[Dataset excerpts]
+ + + +

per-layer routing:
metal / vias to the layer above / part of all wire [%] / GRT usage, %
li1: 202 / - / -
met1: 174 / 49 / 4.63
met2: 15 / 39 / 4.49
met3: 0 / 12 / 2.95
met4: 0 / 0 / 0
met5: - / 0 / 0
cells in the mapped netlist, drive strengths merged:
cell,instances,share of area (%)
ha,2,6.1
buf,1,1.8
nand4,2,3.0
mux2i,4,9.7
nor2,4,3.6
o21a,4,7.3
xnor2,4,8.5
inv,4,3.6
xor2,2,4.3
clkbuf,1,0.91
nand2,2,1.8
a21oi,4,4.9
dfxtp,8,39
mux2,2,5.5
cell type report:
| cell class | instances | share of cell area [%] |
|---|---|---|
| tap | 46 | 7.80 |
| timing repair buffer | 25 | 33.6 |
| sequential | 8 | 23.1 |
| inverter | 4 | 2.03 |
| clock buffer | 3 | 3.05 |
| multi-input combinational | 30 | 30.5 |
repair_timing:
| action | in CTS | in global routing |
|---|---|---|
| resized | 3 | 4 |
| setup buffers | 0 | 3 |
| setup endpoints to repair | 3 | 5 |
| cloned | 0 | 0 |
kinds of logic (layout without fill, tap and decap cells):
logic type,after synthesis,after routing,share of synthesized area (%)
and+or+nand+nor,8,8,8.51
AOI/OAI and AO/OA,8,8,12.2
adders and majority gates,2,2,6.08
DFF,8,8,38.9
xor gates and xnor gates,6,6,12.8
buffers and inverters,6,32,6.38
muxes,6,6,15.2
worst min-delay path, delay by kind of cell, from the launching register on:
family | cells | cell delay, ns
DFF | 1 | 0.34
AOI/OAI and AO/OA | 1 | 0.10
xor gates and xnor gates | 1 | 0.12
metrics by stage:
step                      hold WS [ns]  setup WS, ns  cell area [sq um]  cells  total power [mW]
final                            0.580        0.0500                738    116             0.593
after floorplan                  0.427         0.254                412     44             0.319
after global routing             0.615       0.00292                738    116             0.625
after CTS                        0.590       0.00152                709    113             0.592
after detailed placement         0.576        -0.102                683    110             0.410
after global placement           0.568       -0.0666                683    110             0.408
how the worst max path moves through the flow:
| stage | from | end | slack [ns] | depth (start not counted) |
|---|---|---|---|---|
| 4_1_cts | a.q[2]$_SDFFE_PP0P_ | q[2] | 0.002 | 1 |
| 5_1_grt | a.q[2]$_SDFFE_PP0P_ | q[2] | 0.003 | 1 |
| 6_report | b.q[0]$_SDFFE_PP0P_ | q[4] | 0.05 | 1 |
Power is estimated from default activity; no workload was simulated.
**./run.sh**
```bash
#!/bin/bash
# OpenROAD 26Q1-2900-gdf79404cd8, Yosys 0.63+post, stock flow scripts
make -C /OpenROAD-flow-scripts/flow DESIGN_CONFIG=/design/flow/config.mk WORK_HOME=/design/flow/orfs finish
```
**./config.mk**
```make
export PLATFORM = sky130hd
export DESIGN_NAME = four_bit_ripple_carry
export DESIGN_NICKNAME = four_bit_ripple_carry
export VERILOG_FILES = /design/flow/design.v
export SDC_FILE = /design/flow/constraint.sdc
export NUM_CORES = 4
export LEC_CHECK = 1
export CORE_AREA = 10 10 70 70
export DIE_AREA = 0 0 80 80
```
**./constraint.sdc**
```tcl
current_design four_bit_ripple_carry

set clk_period 5.0
set clk_io_pct 0.2

create_clock -name clk0 -period $clk_period

set non_clock_inputs [all_inputs -no_clocks]
set_input_delay [expr $clk_period * $clk_io_pct] -clock clk0 $non_clock_inputs
set_output_delay [expr $clk_period * $clk_io_pct] -clock clk0 [all_outputs]
```
**./design.v**
```verilog
`timescale 1ns / 1ps
module four_bit_ripple_carry(
        output [3:0] Sum,
    output Cout,
    input [3:0] A,B,
    input Cin
	 );
wire c1,c2,c3;
 fulladder FA1(Sum[0],c1,A[0],B[0],Cin),
    FA2(Sum[1],c2,A[1],B[1],c1),
    FA3(Sum[2],c3,A[2],B[2],c2),
    FA4(Sum[3],Cout,A[3],B[3],c3);
endmodule
`timescale 1ns / 1ps
module fulladder(s,c1,a,b,c0);
		input a,b,c0;
		output s,c1;
		wire x,y,z;
		halfadder ha1(x,y,a,b);
		xor u2(s,x,c0);
		and u3(z,x,c0);
		or u4 (c1,y,z);
endmodule
`timescale 1ns / 1ps
module halfadder(s,c,a,b);
	input a,b;
	output s,c;
	xor x(s,a,b);
	and y(c,a,b);
endmodule
```
==> run notes <==
run results: status=completed, setup TNS=0 ps, cell type with the largest total area=fa_1, worst slew pin tran=120.4 ps, CP Launch Type=primary input, # Cells Yosys=18, initial DRC count=0, post-CTS setup buffers=0, crit path max fanout=1, n_diodes=0, Area leader share=54.24%, Top-Level Pins=14, RD Place Congestion=0.7888, fin. max-slew vios=0, final setup fails=0, area reported by Yosys stat=147.6 sq um, Vias/cell=1.622, Reg area=0 sq um, largest net degree at the start of global routing=2, routed wire length=410 um, Buf+Inv Stages, Crit Path=6, post-DP HPWL=414.6 um, vias in the first global route=119, setup slack at placement=512.3 ps, Cells on Worst Hold Path=5, layout cells sized above 1=0%, slew margin rel.=between 90% and 100%, initial antenna violation count=0, CTS Hold Bufs=0, CLK BUF=0, Crit Path Class=in2out, CP peak stage delay=about 470 ps, vias=120, Combinational Area=80.08 sq um, Die W=80 um, Port Buffers=14, VDD IR max=0.00002608 V, CP required=4000 ps, initial core utilization=4.322%, final core utilization=9.231%, MaxCap Viol Count=0, Setup WS post-layout=538.7 ps, first-pass GRT wire length=a little under 600 um, count of flip-flops and latches=0, FMAX=between 0.2 and 0.25 GHz, Worst Setup End Kind=output pin, Top area cell types=fa_1 54%, inv_1 25%, buf_4 20%, placed cell count=74, CP Launch Point=B[0], Critical Path, Cell by Cell=clkdlybuf4s50_1 > inv_1 > fa_1 > inv_1 > fa_1 > fa_1 > inv_1 > fa_1 > inv_1 > clkdlybuf4s50_1, syn avg cell area=8.202 sq um, RSZ-0062 raised after global routing=false, Tool Warnings=32, # fillers=408, Final Cell Area=315.3 sq um, Pwr Density=90.50 nW/um^2, Slowest-stage cell, CP=clkdlybuf4s50_1, Post-CTS Resized=0, Hold WS=3043 ps, synthesized instance count=18, Endpoint, Worst Hold=Sum[0], crit-path leading delay family=adder cells, Chip Area=between 6000 and 7000 sq um, Hold Startpoint=Cin, area delta synth->final=113.6%, Synth Cell Area=approximately 150 sq um, worst min-delay path category=in2out, Power, Total=28.53 uW, Overflow after GRT=0, minimum clock period=4461 ps, drt pass-1 iters=1, arrival time worst endpoint=3460 ps, Wirelength per Cell=5.541 um, Seq/Total Area, Yosys=0%, residual DRC count=0, cell leakage power=0.1372 nW, final hold vios=0, Netlist cell types=3, Post-DP Area=315.3 sq um, row cnt=21, Yosys Warn Count=0, antenna-violating nets left=0, fin crit share=a little under 90%, Core Area=3416 sq um, Die Ht=80 um, post-route insts no fill=74, aggregate global-route resource usage=1.184%
==> ./design.v <==
module UART_TX 
  #(parameter CLKS_PER_BIT = 217)
  (
   input       Clock,
   input       TX_Send,
   input [7:0] Input_Byte, 
   output      Main_TX_Active,
   output reg  Output_Serial,
   );
  parameter IDLE         = 3'b000;
  parameter START_BIT = 3'b001;
  parameter DATA_BIT = 3'b010;
  parameter STOP_BIT  = 3'b011;
  reg [2:0] present_state = 0;
  reg [7:0] Clock_Count = 0;
  reg [2:0] Data_Bit_Index   = 0;
  reg [7:0] Data_Out    = 0;
  reg       TX_Active   = 0;
  always @(posedge Clock)
  begin
    case (present_state)
      IDLE :
        begin
          Output_Serial   <= 1'b1;
          Clock_Count <= 0;
          Data_Bit_Index   <= 0;
          if (TX_Send == 1'b1)
          begin
            TX_Active <= 1'b1;
            Data_Out   <= Input_Byte;
            present_state   <= START_BIT;
          end
          else
            present_state <= IDLE;
        end
      START_BIT :
        begin
          Output_Serial <= 1'b0;
          if (Clock_Count < CLKS_PER_BIT-1)
          begin
            Clock_Count <= Clock_Count + 1;
            present_state     <= START_BIT;
          end
          else
          begin
            Clock_Count <= 0;
            present_state     <= DATA_BIT;
          end
        end
      DATA_BIT :
        begin
          Output_Serial <= Data_Out[Data_Bit_Index];
          if (Clock_Count < CLKS_PER_BIT-1)
          begin
            Clock_Count <= Clock_Count + 1;
            present_state     <= DATA_BIT;
          end
          else
          begin
            Clock_Count <= 0;
            if (Data_Bit_Index < 7)
            begin
              Data_Bit_Index <= Data_Bit_Index + 1;
              present_state   <= DATA_BIT;
            end
            else
            begin
              Data_Bit_Index <= 0;
              present_state   <= STOP_BIT;
            end
          end 
        end
      STOP_BIT :
        begin
          Output_Serial <= 1'b1;
          if (Clock_Count < CLKS_PER_BIT-1)
          begin
            Clock_Count <= Clock_Count + 1;
            present_state     <= STOP_BIT;
          end
          else
          begin
            Clock_Count <= 0;
            present_state     <= IDLE;
            TX_Active   <= 1'b0;
          end 
        end
      default :
        present_state <= IDLE;
    endcase
  end
  assign Main_TX_Active = TX_Active;
endmodule
==> ./run.sh <==
#!/bin/bash
# OpenROAD 26Q1-2900-gdf79404cd8, Yosys 0.63+post, stock flow scripts
make -C /OpenROAD-flow-scripts/flow DESIGN_CONFIG=/design/flow/config.mk WORK_HOME=/design/flow/orfs finish
==> ./config.mk <==
export PLATFORM = sky130hd
export DESIGN_NAME = UART_TX
export DESIGN_NICKNAME = UART_TX
export VERILOG_FILES = /design/flow/design.v
export SDC_FILE = /design/flow/constraint.sdc
export NUM_CORES = 4
export LEC_CHECK = 1
export CORE_AREA = 10 10 108 108
export DIE_AREA = 0 0 118 118
==> ./constraint.sdc <==
current_design UART_TX

set clk_period 1.9
set clk_io_pct 0.2

create_clock -name clk0 -period $clk_period [get_ports {Clock}]

set non_clock_inputs [all_inputs -no_clocks]
set_input_delay [expr $clk_period * $clk_io_pct] -clock clk0 $non_clock_inputs
set_output_delay [expr $clk_period * $clk_io_pct] -clock clk0 [all_outputs]
==> impl_metrics.ini <==
; implementation run metrics
[status]
status = complete, no violations

[setup_path]
required_ns = 1.92
slowest_delay_ns = 0.55
start_kind = flop
endpoint_kind = flop
cp_cell_sequence = mux4_2, o2111a_1
crit_type = reg -> reg
cp_max_fo = 8
critPathArrivalTime_ns = 1.59
slowest_stage = mux4_2
cpLargestDelayFamily = multiplexers
cp_num_buf_inv = 0

[timing]
grt_setup_unrepaired = no
hold_slack_ns = 0.624
slew-limit-headroom_pct = 62.8
worst_pin_slew_ns = 0.557
min_period_ns = 1.57
hold_violations = 0
slew_violations = 0
final.setup_skew_ns = 0.00160
setup_tns_ns = 0
clock.fmax_ghz = 0.637
min_period_over_period_pct = 82.6
setup_viol = 0

[placement]
dpl.cell_count = 233
portBuffers = 11
dpl.hpwl_mm = 1.52
place.gp.congestion = 0.807

[power_and_ir_drop]
peakVddDrop_mv = 0.451
p_leak_nw = 0.481
p_per_area_mw_per_mm2 = 1280

[grt]
grt_max_degree = 14
grt-ovfl-total = 0
grt_pass1_vias = 693
antenna_found_initial = 0
grtUsageTotal_pct = 2.79
grt_pass1_wl_mm = 3.34

[cts]
cts.sinks = 23
cts_setup_buffers = 0
cts_hold_buf = 0
cts-buffers-inserted = 3
cts_tree = built
clk_pin_slew_ns = 0.08
cts_buffer_depth = 2
post_cts_resized = 0
insertion_delay_ns = 0.26
cts-htree-levels = 1
cts_root_buffer = clkbuf_8

[synthesis]
yosys_warnings = 1
numSynthFlops = 23
postSynthCellCount = 93
ys_seq_share_pct = 59.2
syn_area_per_cell_um2 = 12.2
syn_area_mm2 = 0.00113
synthDistinctLibCells = 30
yosys_area_mm2 = 0.00113
ys_cells = 93

[layout]
area_growth_pct = 27.7
drive_above_1_share_pct = 7.41
final_cells = 237
final_cell_mix = edfxtp_1, clkdlybuf4s50_1, nand2_1
layout_top_cell = edfxtp_1

[floorplanning]
pin_count = 12
initCoreUtil_pct = 12.2
die_h_um = 118
fp.coreArea_mm2 = 0.00928
chipArea_mm2 = 0.0139
core.rowCount = 35
die_x_um = 118

[job]
warnings = 29
drv_cap = 0

[route]
drc = 0
drtPass1Iterations = 4
n_antenna_cell = 0
routed_wl_mm = 1.96
routedWlPerCell_um = 8.29
drt_iter0_drc = 14
final_antenna_net_count = 0
vias = 715
via_per_inst = 3.02

[worst_hold_path]
hp-class = reg -> reg
-- registers in the layout, summed over array words and instances (netlist names) --
name	count
Data_Bit_Index	3
Clock_Count	8
Output_Serial	1
Data_Out	8
TX_Active	1
present_state	2
-- synth_stat cells --
library cell / count / area (µm²)
o21bai_1: 1 / 7.51
or2_2: 1 / 6.26
nand4_1: 1 / 6.26
nand4b_1: 1 / 8.76
nand3_1: 2 / 10.0
xor2_1: 2 / 17.5
or3_1: 2 / 12.5
inv_1: 8 / 30.0
nand3b_1: 1 / 7.51
xnor2_1: 1 / 8.76
nand3_2: 1 / 10.0
nor2_1: 6 / 22.5
o211ai_1: 2 / 15.0
edfxtp_1: 21 / 631
a21oi_1: 6 / 30.0
a31oi_1: 1 / 6.26
conb_1: 1 / 3.75
o2111a_1: 1 / 11.3
ha_1: 7 / 87.6
nor3b_1: 1 / 7.51
buf_6: 1 / 11.3
nand2b_1: 3 / 18.8
o21ai_0: 5 / 25.0
o22ai_1: 1 / 6.26
or4_1: 1 / 7.51
mux2i_1: 2 / 20.0
mux4_2: 1 / 22.5
dfxtp_1: 2 / 40.0
a21boi_0: 1 / 7.51
nand2_1: 9 / 33.8
-- final timing paths --
check	start	end	slack, ns	cells after the start
setup / recovery	Data_Bit_Index[0]	Output_Serial	0.33	2
hold / removal	Clock_Count[0]	Clock_Count[0]	0.62	1
setup reg to reg	Data_Bit_Index[0]	Output_Serial	0.33	2
hold reg to reg	Clock_Count[0]	Clock_Count[0]	0.62	1
-- per-layer routing --
| metal | vias to the layer above | track usage [%] | part of all wire, % |
|---|---|---|---|
| li1 | 366 | - | - |
| met1 | 332 | 4.26 | 53 |
| met2 | 15 | 3.85 | 41 |
| met3 | 2 | 0.778 | 4.2 |
| met4 | 0 | 0.541 | 1.8 |
| met5 | - | 0 | 0 |
-- final cells by class --
class / count / area (µm²)
Sequential cell: 23 / 671
Clock inverter: 1 / 5.00
Timing Repair Buffer: 12 / 118
Tap cell: 129 / 161
Inverter: 8 / 30.0
Multi-Input combinational cell: 61 / 420
Clock buffer: 3 / 41.3
Fill cell: 1061 / 7840
-- through the flow --
stage | total power [mW] | cell area (µm²) | utilization, % | setup WS (ns)
floorplan | 1.38 | 1130 | - | 0.433
global placement | 1.56 | 1400 | 15.1 | 0.364
detailed placement | 1.58 | 1400 | 15.1 | 0.330
CTS | 1.88 | 1450 | 15.6 | 0.329
global route | 2.01 | 1450 | 15.6 | 0.226
finish | 1.86 | 1450 | 15.6 | 0.330
-- cell families (layout without fill, tap and decap cells) --
logic type	count (synthesis)	count (layout)	synth area share [%]
and+or+nand+nor	29	29	13.4
buffers and inverters	9	24	3.65
muxes	3	3	3.76
other	1	1	0.331
adders and majority gates	7	7	7.73
DFF	23	23	59.2
xor gates and xnor gates	3	3	2.32
AOI/OAI and AO/OA	18	18	9.61
-- report_power, final --
| part | switching [mW] | internal [mW] | total, mW |
|---|---|---|---|
| sequential | 0.145 | 0.798 | 0.943 |
| clock | 0.151 | 0.146 | 0.297 |
| combinational | 0.335 | 0.281 | 0.616 |
| total | 0.630 | 1.23 | 1.86 |
Power figures rest on the tool's default switching activity, not on a simulated workload.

+ + + +

* [Exercise directions]: Transcribe, exactly and without additions, the lines of the records above, beginning with the line that contains "0.003 | 1 |" and ending with the line that contains "q[4] | 0.05 | 1 |", both included.

* [Task output]:
| 5_1_grt | a.q[2]$_SDFFE_PP0P_ | q[2] | 0.003 | 1 |
| 6_report | b.q[0]$_SDFFE_PP0P_ | q[4] | 0.05 | 1 |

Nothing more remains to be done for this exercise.